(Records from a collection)
- - - - -
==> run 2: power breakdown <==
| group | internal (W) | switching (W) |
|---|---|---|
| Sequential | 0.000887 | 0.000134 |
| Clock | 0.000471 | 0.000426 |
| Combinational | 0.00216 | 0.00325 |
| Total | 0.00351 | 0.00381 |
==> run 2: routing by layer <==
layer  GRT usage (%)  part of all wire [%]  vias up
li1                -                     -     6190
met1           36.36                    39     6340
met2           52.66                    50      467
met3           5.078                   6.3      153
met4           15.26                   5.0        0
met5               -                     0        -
- - - - -
WHAT YOU HAVE TO DO: Which of the lines in the data contain the string "layer"? Return each one.

SOLUTION TO THE PROBLEM:
==> run 2: routing by layer <==
layer  GRT usage (%)  part of all wire [%]  vias up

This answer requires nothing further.